# [INSTRUCTIONS FOR THE TASK]
What is the number of lines below that contain the string "placement"? Give it and nothing else.
******************************
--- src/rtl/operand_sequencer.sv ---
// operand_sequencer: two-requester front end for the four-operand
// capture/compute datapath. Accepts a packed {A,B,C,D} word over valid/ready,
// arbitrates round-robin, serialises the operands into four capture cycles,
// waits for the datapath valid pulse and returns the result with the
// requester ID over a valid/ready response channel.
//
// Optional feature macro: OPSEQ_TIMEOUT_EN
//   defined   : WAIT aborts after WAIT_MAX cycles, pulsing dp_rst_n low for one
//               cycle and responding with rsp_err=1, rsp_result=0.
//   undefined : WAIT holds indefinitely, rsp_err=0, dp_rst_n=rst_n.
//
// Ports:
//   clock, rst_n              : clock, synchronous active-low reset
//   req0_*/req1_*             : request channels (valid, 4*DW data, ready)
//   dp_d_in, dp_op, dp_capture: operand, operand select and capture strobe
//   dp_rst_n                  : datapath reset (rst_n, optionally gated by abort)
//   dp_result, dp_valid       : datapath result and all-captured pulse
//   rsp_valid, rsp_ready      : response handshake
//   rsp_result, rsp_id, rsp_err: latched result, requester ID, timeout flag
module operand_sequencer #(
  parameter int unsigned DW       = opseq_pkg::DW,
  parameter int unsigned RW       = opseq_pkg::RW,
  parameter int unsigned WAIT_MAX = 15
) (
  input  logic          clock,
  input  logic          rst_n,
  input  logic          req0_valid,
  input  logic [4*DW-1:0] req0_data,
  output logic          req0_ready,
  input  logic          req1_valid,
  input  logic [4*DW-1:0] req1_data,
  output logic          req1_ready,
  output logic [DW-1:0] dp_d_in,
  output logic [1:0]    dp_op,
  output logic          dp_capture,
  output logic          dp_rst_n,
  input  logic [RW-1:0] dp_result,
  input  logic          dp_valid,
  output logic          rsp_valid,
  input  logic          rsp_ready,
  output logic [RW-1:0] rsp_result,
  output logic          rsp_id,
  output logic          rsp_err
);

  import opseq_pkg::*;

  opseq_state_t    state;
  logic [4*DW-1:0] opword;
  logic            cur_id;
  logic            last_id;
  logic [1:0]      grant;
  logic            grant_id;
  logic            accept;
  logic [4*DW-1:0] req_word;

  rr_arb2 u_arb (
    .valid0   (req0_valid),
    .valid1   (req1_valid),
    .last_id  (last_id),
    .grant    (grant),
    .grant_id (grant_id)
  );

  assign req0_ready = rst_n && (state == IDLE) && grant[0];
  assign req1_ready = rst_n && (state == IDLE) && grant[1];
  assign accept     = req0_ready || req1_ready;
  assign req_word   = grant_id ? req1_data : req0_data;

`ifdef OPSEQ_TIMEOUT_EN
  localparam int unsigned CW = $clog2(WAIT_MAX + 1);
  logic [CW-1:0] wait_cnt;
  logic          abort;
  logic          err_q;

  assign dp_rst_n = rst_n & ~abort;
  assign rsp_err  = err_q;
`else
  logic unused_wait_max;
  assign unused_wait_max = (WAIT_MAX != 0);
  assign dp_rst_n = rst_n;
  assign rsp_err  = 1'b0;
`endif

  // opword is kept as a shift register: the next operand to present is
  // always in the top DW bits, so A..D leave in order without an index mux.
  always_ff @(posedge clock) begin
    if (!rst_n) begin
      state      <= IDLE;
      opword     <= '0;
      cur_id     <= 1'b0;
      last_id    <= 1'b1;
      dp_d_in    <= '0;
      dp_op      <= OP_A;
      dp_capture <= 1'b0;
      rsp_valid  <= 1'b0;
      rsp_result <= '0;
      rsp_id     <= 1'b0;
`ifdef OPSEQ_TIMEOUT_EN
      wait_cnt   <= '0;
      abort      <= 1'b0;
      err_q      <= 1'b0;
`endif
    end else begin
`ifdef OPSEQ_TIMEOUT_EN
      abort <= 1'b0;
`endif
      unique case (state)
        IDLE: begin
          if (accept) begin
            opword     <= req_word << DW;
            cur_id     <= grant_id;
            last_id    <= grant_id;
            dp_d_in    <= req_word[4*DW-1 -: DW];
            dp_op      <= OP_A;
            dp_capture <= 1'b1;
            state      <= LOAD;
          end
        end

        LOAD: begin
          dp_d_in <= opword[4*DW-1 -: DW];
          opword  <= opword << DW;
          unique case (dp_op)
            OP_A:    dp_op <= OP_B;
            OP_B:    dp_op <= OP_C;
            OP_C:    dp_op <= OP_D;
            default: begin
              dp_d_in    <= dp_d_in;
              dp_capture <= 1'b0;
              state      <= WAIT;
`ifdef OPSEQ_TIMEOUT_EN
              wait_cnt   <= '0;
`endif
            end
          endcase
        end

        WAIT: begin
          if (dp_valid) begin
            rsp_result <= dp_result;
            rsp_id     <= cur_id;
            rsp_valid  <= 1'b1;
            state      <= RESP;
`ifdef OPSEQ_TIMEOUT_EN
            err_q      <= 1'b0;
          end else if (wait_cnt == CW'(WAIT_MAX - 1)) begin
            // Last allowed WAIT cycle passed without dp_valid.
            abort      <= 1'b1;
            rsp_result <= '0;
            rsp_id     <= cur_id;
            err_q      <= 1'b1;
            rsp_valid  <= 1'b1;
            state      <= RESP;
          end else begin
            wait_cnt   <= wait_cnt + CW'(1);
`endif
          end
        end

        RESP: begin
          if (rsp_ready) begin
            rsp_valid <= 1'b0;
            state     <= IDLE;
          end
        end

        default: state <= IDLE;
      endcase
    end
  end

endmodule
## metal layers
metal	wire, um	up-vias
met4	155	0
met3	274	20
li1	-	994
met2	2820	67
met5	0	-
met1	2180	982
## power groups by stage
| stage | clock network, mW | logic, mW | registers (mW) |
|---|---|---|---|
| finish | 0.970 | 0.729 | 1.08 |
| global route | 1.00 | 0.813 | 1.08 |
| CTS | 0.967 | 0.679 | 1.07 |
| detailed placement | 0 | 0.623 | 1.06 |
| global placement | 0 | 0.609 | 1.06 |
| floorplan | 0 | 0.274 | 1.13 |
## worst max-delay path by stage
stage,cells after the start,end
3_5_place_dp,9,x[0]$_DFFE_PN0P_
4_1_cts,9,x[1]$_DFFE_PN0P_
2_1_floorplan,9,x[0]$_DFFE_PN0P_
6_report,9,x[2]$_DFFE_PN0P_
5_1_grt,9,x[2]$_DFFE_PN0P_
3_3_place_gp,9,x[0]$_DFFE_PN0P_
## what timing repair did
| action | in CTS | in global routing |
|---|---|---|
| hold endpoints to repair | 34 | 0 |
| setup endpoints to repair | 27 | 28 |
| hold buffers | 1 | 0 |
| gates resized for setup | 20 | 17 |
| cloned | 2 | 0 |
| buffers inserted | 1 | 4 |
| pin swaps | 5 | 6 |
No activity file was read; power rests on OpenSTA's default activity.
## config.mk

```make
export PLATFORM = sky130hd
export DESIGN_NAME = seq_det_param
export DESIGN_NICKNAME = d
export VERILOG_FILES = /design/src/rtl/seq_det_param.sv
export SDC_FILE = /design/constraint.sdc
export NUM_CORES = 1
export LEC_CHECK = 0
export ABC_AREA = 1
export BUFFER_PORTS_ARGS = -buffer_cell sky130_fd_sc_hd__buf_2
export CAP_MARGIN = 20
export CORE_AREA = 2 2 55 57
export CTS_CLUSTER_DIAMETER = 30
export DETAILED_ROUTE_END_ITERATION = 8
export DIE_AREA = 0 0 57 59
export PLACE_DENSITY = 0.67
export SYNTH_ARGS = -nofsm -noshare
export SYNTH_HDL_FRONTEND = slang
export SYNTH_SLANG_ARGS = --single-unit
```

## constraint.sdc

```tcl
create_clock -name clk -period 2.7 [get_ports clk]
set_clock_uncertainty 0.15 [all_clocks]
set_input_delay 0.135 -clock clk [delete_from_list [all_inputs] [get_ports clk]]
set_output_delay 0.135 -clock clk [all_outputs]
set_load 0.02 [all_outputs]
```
******************************
# [TASK OUTPUT]
2